Synopsis
Introduces the McAlister dynasty, a quirky, quarrelsome Southern family that includes such colorful characters as overbearing matriarch Eugenia Fane; her son Frank, who seeks peace in jail; and his squabbling sisters, Wanda Gay and Pearl
Reviews
Although this tale about a family acting out its nuttiness winds down before it ends, good humor and the author's respect for his characters prevail. Widowed grandmother Pearl moved back home to East Texas, to live with sister Wanda Gay. They bicker continually about where to plant new rose bushes, whether their mother was devil or saint, how to raise children, what to wear. Swift reveals, through flashbacks and the women's natterings, how people bear the overwhelming weight of an inherited past: their grandmother, who responded to her husband's affair with their mulatto housekeeper by becoming outrageously crazy; their mother, who, wanting above all to appear normal, learned to detest men, to play the piano and finally to ape her mother's flambuoyant death. Though some of this seems contrived, Pearl, who favors her father, an iconoclastic auto mechanic, partly escapes and partly is bound to her heritage in this mostly genial, slightly frayed, story from the author of The Christopher Park Regulars.
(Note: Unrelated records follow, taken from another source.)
$ cat src/hdl/pfc_pkg.sv
`timescale 1ns / 1ps

package pfc_pkg;

    localparam int OBJ_W   = 32;
    localparam int IDX_W   = 6;
    localparam int DIST_W  = 18;
    localparam int LIMIT_W = 7;

    localparam logic [LIMIT_W-1:0] LIMIT_RESET = 7'd64;
    localparam logic [OBJ_W-1:0]   OBJ_MAX     = 32'h7FFF_FFFF;
    localparam logic [OBJ_W-1:0]   SIGN_FLIP   = 32'h8000_0000;
    localparam logic [DIST_W-1:0]  DIST_MAX    = 18'h3FFFF;

    // input request: one point
    typedef struct packed {
        logic signed [OBJ_W-1:0] objective_one;
        logic signed [OBJ_W-1:0] objective_two;
        logic                    infeasible;
        logic                    last_point;
    } t_in_req;

    // output request: one front point
    typedef struct packed {
        logic [IDX_W-1:0]        point_index;
        logic signed [OBJ_W-1:0] out_objective_one;
        logic signed [OBJ_W-1:0] out_objective_two;
        logic [DIST_W-1:0]       crowding;
        logic                    boundary;
        logic                    last_result;
    } t_out_req;

    // stored objective pair
    typedef struct packed {
        logic signed [OBJ_W-1:0] o1;
        logic signed [OBJ_W-1:0] o2;
    } t_pt;

    // distance store entry
    typedef struct packed {
        logic              bnd;
        logic [DIST_W-1:0] acc;
    } t_dist;

    // divider handshake
    typedef struct packed {
        logic start;
        logic done;
    } t_div_ctl;

    typedef enum logic [4:0] {
        ST_LOAD,
        ST_DOM_RDI,
        ST_DOM_LDI,
        ST_DOM_RDJ,
        ST_DOM_CMP,
        ST_DOM_END,
        ST_RNK_RDA,
        ST_RNK_LDA,
        ST_RNK_RDB,
        ST_RNK_CMP,
        ST_RNK_END,
        ST_CRW_RDLO,
        ST_CRW_LDLO,
        ST_CRW_LDHI,
        ST_CRW_B0,
        ST_CRW_B0W,
        ST_CRW_B1,
        ST_CRW_B1W,
        ST_CRW_RDP,
        ST_CRW_LDP,
        ST_CRW_LDN,
        ST_CRW_LDC,
        ST_CRW_DIV,
        ST_CRW_DRD,
        ST_CRW_DWR,
        ST_EMT_RD,
        ST_EMT_RD2,
        ST_EMT_OUT,
        ST_EMT_WAIT
    } t_state;

endpackage

$ cat src/hdl/pfc_div.sv
`timescale 1ns / 1ps

// Restoring divider: quotient = floor((diff << FRACTION_BITS) / range),
// with diff <= range, one quotient bit per cycle.
module pfc_div
    import pfc_pkg::*;
#(
    parameter int FRACTION_BITS = 16
) (
    input  logic                     i_clk,
    input  logic                     i_rst_n,
    input  t_div_ctl                 i_ctl,
    input  logic [OBJ_W-1:0]         i_diff,
    input  logic [OBJ_W-1:0]         i_range,
    output t_div_ctl                 o_ctl,
    output logic [FRACTION_BITS:0]   o_quot
);

    localparam int CNT_W = $clog2(FRACTION_BITS + 1);

    logic                   r_busy, n_busy;
    logic                   r_done, n_done;
    logic [CNT_W-1:0]       r_cnt, n_cnt;
    logic [OBJ_W:0]         r_rem, n_rem;
    logic [FRACTION_BITS:0] r_q, n_q;
    logic [OBJ_W:0]         w_cand;
    logic                   w_ge;

    // first step compares without a shift
    assign w_cand = (r_cnt == '0) ? r_rem : {r_rem[OBJ_W-1:0], 1'b0};
    assign w_ge   = w_cand >= {1'b0, i_range};

    always_comb begin
        n_busy = r_busy;
        n_done = 1'b0;
        n_cnt  = r_cnt;
        n_rem  = r_rem;
        n_q    = r_q;
        if (i_ctl.start) begin
            n_busy = 1'b1;
            n_cnt  = '0;
            n_rem  = {1'b0, i_diff};
        end else if (r_busy) begin
            n_rem = w_ge ? (w_cand - {1'b0, i_range}) : w_cand;
            n_q   = {r_q[FRACTION_BITS-1:0], w_ge};
            n_cnt = r_cnt + 1'b1;
            if (r_cnt == CNT_W'(FRACTION_BITS)) begin
                n_busy = 1'b0;
                n_done = 1'b1;
            end
        end
    end

    always_ff @(posedge i_clk) begin
        if (!i_rst_n) begin
            r_busy <= 1'b0;
            r_done <= 1'b0;
        end else begin
            r_busy <= n_busy;
            r_done <= n_done;
        end
        r_cnt <= n_cnt;
        r_rem <= n_rem;
        r_q   <= n_q;
    end

    assign o_ctl.start = 1'b0;
    assign o_ctl.done  = r_done;
    assign o_quot      = r_q;

endmodule

$ cat config.mk
export PLATFORM = sky130hd
export DESIGN_NAME = pfc_div
export DESIGN_NICKNAME = d
export VERILOG_FILES = /design/src/hdl/pfc_pkg.sv /design/src/hdl/pfc_div.sv
export SDC_FILE = /design/constraint.sdc
export NUM_CORES = 1
export LEC_CHECK = 0
export CELL_PAD_IN_SITES_DETAIL_PLACEMENT = 0
export CELL_PAD_IN_SITES_GLOBAL_PLACEMENT = 1
export CORE_ASPECT_RATIO = 1.4
export CORE_MARGIN = 2
export CORE_UTILIZATION = 50
export CTS_BUF_LIST = sky130_fd_sc_hd__clkbuf_16
export DETAILED_ROUTE_END_ITERATION = 8
export DONT_BUFFER_PORTS = 1
export PLACE_DENSITY = 0.79
export SETUP_SLACK_MARGIN = 0.15
export SLEW_MARGIN = 0
export SYNTH_ARGS = -nofsm -noshare
export SYNTH_HDL_FRONTEND = slang
export SYNTH_SLANG_ARGS = --single-unit
$ cat constraint.sdc
create_clock -name i_clk -period 5.64 [get_ports i_clk]
set_input_delay 0.564 -clock i_clk [delete_from_list [all_inputs] [get_ports i_clk]]
set_output_delay 0.564 -clock i_clk [all_outputs]
set_load 0.02 [all_outputs]
==> results summary <==
The die height came out at ~120 um. The top achievable clock speed came out at 210 MHz. In this run the power density over the cells is 548 nW/um2. Once the floorplan was initialized, standard cells occupied between 50% and 60% of the core. The maximum VDD drop is 0.230 mV. The die footprint is 11100 um2. The number of cells upsized or downsized after cts is 0. The number of input and output port buffers inserted is 0. The total setup buffers inserted after CTS came out at 0.

Summed over all cells, the static leakage comes to 2.20 nW. The post-detailed-route wirelength per cell came out at 18.1 um. The number of endpoints failing setup at the final stage is 0. The count of state elements after synthesis came out at 57. Global routing used 22.9% of the available tracks.

Clock latency on the worst-skew pair, taken at its later pin, is between 0.3 and 0.4 ns. Across the run, the number of max-cap violations was 0. The net count after synthesis came out at 653. The DRC violation count after routing is 0. The detailed placer's ending HPWL came out at 8830 um. The initial antenna violation count came to 0.

The count of hold buffers inserted by post-cts repair is 0. The run finished with clean final reports. The number of design-rule violations left by the first detailed-router iteration is ~180. The placement row count came out at between 40 and 50. 87 I/O pins were placed. The sequential-to-total area share from yosys stat is 31.8%. The aggregate negative setup slack is 0 ns. In the finished design, the share of the clock period the worst path needs comes to a little over four fifths. The largest total area in the synthesized netlist belongs to sky130_fd_sc_hd__edfxtp_1. The required time of the worst setup path is 5.72 ns. The cell sitting at the root of the clock tree is a sky130_fd_sc_hd__clkbuf_16. The via count of the first global-routing pass came to 3986. The final worst-path setup slack came out at 0.880 ns. The via count normalized by instance count came out at 5.87. The element type at the critical path end is a register. The post-synthesis cell area came out at 5130 um2. The first-pass GRT wire length came out at 19400 um. Summed over all layers, the global routing overflow is 0. Measured on the finished design, the core utilization comes to 54.2%. The synthesized instance count is 550. The number of warnings printed during yosys synthesis came out at 0. The net count of the finished layout is 637. After clock tree synthesis, the clock-pin slew on the worst setup and hold paths is 0.06 ns. Walking the worst path, the cells encountered are inv_1 > ha_1 > nor4b_4 > buf_4 > mux2_2 > ha_1 > o21ai_1 > a21oi_2 > o31ai_1 > nand4_1 > a41oi_4 > o21a_4 > inv_4 > mux2_4 > mux2_2.

The clock skew came out at between 0.009 and 0.01 ns. Data arrives at the worst endpoint at approximately 4.8 ns. Of all flip-flops after synthesis, the portion carrying an async set or reset was 0%.

The final estimated routing congestion in global placement came out at 0.846. The standard cell core area came out at 9950 um2. The area added between synthesis and finish came out at 5.10%. Along the worst hold path, the cell count comes to 1. Setup repair after global routing left no endpoint under its margin. Yosys mapped a number of flops with a built-in enable equal to between 40 and 50. The highest cell delay on the worst timing path came out at 0.45 ns. The final antenna-violating net count is 0.

The number of buffers inserted during clock tree synthesis came out at 9. The number of sinks driven by the clock tree came out at 57. The startpoint-to-endpoint class of the critical path is reg -> reg. The most used flip-flop cell after synthesis is sky130_fd_sc_hd__edfxtp_1. The average instance area after synthesis is 9.33 um2. The max-slew violation count came out at 0. Measured against its own limit, the worst slew margin works out to 38.1%.

The maximum buffer depth of the clock tree came out at 2. The total power consumption of the routed design is 2.95 mW. Summed over its instances, the top area cell type makes up between 20% and 30% of the synthesized netlist area. The x dimension of the die is 89.6 um.

The count of endpoints failing hold in the final timing report is 0. In this run the worst hold path is classified as in -> reg. The worst setup path is launched from a register. The worst slack after detailed placement is roughly 0.86 ns. The clock tree synthesis step divided the H-tree into 3 levels. The minimum clock period after layout is 4.76 ns. TritonCTS built the clock tree. The slowest stage of the critical path belongs to the cell sky130_fd_sc_hd__buf_4. Of all nets on the critical path, the largest fanout is 33. The slew at the pin closest to its max-slew limit came out at 0.924 ns.

For the worst flop-to-flop path, the logic depth is 15. The number of iterations in the first detailed-routing pass is 4. Yosys attributes the largest share of cell area to sky130_fd_sc_hd__edfxtp_1, sky130_fd_sc_hd__ha_1, sky130_fd_sc_hd__mux2_2. The total wire length after detailed routing is 12200 um. The number of fill cells in the layout is 929.

Entering global routing, the biggest net connects 40 pins. The distinct cell type count after synthesis came out at between 70 and 80. The routed layout has about 4000 vias. The final hold slack came out at approximately 0.30 ns. The fraction of layout instances using a drive strength above 1 came out at 14.1%.
==> path summary, 6_finish.rpt <==
check | end | start | slack, ns
worst max-delay path | r_rem[13]$_DFFE_PP_ | r_cnt[0]$_SDFFE_PP0P_ | 0.88
worst min-delay path | r_cnt[3]$_SDFFE_PP0P_ | i_ctl[1] | 0.30
worst max register to register | r_rem[13]$_DFFE_PP_ | r_cnt[0]$_SDFFE_PP0P_ | 0.88
worst min register to register | r_rem[32]$_SDFFE_PP0P_ | r_rem[32]$_SDFFE_PP0P_ | 0.52
==> sequential cells by signal, summed over array words and instances (netlist names) <==
signal  flops
r_done      1
o_quot     17
r_rem      33
r_cnt       5
r_busy      1
==> area by class of cell <==
| type | instances | area, um2 | share of cell area (%) |
|---|---|---|---|
| Sequential cell | 57 | 1630 | 30.3 |
| Timing Repair Buffer | 2 | 15.0 | 0.278 |
| Multi-Input combinational cell | 420 | 3080 | 57.1 |
| Antenna cell | 1 | 2.50 | 0.0464 |
| Clock buffer | 9 | 225 | 4.18 |
| Tap cell | 135 | 169 | 3.13 |
| Clock inverter | 7 | 104 | 1.93 |
| Inverter | 44 | 168 | 3.11 |
==> through the flow <==
stage               instance area (um2)  instances
floorplan                          5130        550
global placement                   5060        658
detailed placement                 5060        658
CTS                                5390        674
global route                       5390        674
finish                             5390        675
==> cells in the mapped netlist (4+ instances only) <==
cell type	n
sky130_fd_sc_hd__nor2b_1	7
sky130_fd_sc_hd__nor3_1	8
sky130_fd_sc_hd__a31oi_1	8
sky130_fd_sc_hd__edfxtp_1	49
sky130_fd_sc_hd__o21ai_0	24
sky130_fd_sc_hd__nand2b_1	6
sky130_fd_sc_hd__clkbuf_1	6
sky130_fd_sc_hd__o31a_1	4
sky130_fd_sc_hd__nand2_1	35
sky130_fd_sc_hd__nand3_1	9
sky130_fd_sc_hd__nor2_1	46
sky130_fd_sc_hd__xnor2_1	18
sky130_fd_sc_hd__o211ai_1	8
sky130_fd_sc_hd__inv_1	43
sky130_fd_sc_hd__buf_4	4
sky130_fd_sc_hd__mux2_2	33
sky130_fd_sc_hd__a21o_1	9
sky130_fd_sc_hd__mux2i_1	18
sky130_fd_sc_hd__buf_6	7
sky130_fd_sc_hd__a21boi_0	4
sky130_fd_sc_hd__o21a_1	5
sky130_fd_sc_hd__xor2_1	8
sky130_fd_sc_hd__a221o_1	8
sky130_fd_sc_hd__dfxtp_1	8
sky130_fd_sc_hd__ha_1	34
sky130_fd_sc_hd__a21oi_1	46
sky130_fd_sc_hd__nand4_1	13
sky130_fd_sc_hd__and3_1	10
==> layer usage <==
layer / part of all wire, % / GRT usage, %
met1: 42 / 26.8
met2: 51 / 40.6
met3: 5.1 / 4.17
met4: 1.8 / 8.30
met5: 0 / 0
==> layout by cell type, fill, tap and decap left out, drive strengths merged, types with 4 or more instances in the layout <==
master and n:
nor2 47, o31a 4, a21boi 4, nand2b 6, nor2b 7, inv 45, and3 13, mux2 34
o21ai 27, o21a 6, dfxtp 8, a221o 8, nor3 8, a21oi 48, a21o 10, nand4 14
mux2i 18, ha 34, and2 4, clkinv 4, edfxtp 49, nand2 36, nand3 9, xnor2 18
a31oi 8, xor2 8, clkbuf 9, o211ai 8
==> critical path, delay by kind of cell (launching register included) <==
kind,cells,cell delay (ns)
AOI/OAI and AO/OA,5,1.41
adders and majority gates,2,0.53
buffers and inverters,3,0.75
DFF,1,0.34
muxes,3,1.02
and+or+nand+nor,2,0.47
==> cell families (layout without fill, tap and decap cells) <==
family                   count (synthesis)  in the layout  synth area share [%]
multiplexers                            52             52                  11.0
other                                    1              2                0.0731
AND/OR/NAND/NOR                        158            158                  16.1
buffers and inverters                   73             62                  8.27
flip-flops                              57             57                  31.8
adder cells (fa/ha/maj)                 35             35                  8.68
AO/OA/AOI/OAI                          148            148                  19.6
XOR/XNOR                                26             26                  4.44
==> report_power, final <==
| group | internal, mW | total [mW] | switching [mW] | leakage (nW) |
|---|---|---|---|---|
| clock network | 0.391 | 0.614 | 0.223 | 0.160 |
| logic | 0.733 | 1.69 | 0.962 | 1.49 |
| registers | 0.592 | 0.646 | 0.0544 | 0.543 |
| total | 1.72 | 2.95 | 1.24 | 2.20 |
No activity file was read; power rests on OpenSTA's default activity.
Copyright 1990 Reed Business Information, Inc.
This is the tale of the McAlister family's incessant bickering, which is fueled by the entire clan of petulant, ill-humored, contentious McAlisters. While the novel has much to recommend it--interestingly eccentric characters, an energetic unfolding of events, a deft focusing on various members of five generations of McAlisters--ultimately, it is not successful. The characters, for example, all sound the same; not one has a distinct voice. The ending, too, when the reason for all the bickering is explained, is most unsatisfactory. Generally, what is meant to be amusing is only tiresome.